[Stored data]
+++

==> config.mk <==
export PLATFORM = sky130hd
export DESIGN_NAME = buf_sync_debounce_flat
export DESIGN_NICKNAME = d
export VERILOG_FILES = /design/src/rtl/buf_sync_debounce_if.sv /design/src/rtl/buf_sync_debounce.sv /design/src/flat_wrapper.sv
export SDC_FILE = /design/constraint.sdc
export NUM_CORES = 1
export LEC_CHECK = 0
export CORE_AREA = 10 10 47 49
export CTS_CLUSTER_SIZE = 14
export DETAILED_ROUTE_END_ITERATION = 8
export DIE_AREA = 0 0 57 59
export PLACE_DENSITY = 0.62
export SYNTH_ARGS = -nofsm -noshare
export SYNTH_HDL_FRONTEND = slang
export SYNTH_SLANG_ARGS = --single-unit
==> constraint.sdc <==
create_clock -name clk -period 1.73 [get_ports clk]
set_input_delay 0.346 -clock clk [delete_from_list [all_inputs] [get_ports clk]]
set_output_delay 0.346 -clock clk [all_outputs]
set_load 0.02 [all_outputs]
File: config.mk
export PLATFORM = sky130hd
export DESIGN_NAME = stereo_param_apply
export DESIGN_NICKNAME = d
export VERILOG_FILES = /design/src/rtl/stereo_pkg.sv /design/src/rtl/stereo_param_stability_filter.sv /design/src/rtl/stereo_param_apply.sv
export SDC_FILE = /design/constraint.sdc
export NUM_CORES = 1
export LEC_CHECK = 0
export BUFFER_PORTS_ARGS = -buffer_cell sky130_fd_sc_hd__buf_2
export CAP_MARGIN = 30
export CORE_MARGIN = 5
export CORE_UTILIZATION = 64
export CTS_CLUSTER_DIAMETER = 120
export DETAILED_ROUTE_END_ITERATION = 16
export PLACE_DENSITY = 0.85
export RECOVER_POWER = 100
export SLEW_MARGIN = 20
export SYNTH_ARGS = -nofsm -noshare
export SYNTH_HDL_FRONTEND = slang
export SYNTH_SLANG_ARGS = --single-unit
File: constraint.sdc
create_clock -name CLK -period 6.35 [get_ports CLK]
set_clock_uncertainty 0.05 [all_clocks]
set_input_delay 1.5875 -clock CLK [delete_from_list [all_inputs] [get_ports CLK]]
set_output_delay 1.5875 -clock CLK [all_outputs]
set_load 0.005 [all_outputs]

+++

Which lines belong in the answer? Exactly those from the first line of the entries through the line holding "create_clock -name clk -period 1.73", inclusive, copied unchanged.

==> config.mk <==
export PLATFORM = sky130hd
export DESIGN_NAME = buf_sync_debounce_flat
export DESIGN_NICKNAME = d
export VERILOG_FILES = /design/src/rtl/buf_sync_debounce_if.sv /design/src/rtl/buf_sync_debounce.sv /design/src/flat_wrapper.sv
export SDC_FILE = /design/constraint.sdc
export NUM_CORES = 1
export LEC_CHECK = 0
export CORE_AREA = 10 10 47 49
export CTS_CLUSTER_SIZE = 14
export DETAILED_ROUTE_END_ITERATION = 8
export DIE_AREA = 0 0 57 59
export PLACE_DENSITY = 0.62
export SYNTH_ARGS = -nofsm -noshare
export SYNTH_HDL_FRONTEND = slang
export SYNTH_SLANG_ARGS = --single-unit
==> constraint.sdc <==
create_clock -name clk -period 1.73 [get_ports clk]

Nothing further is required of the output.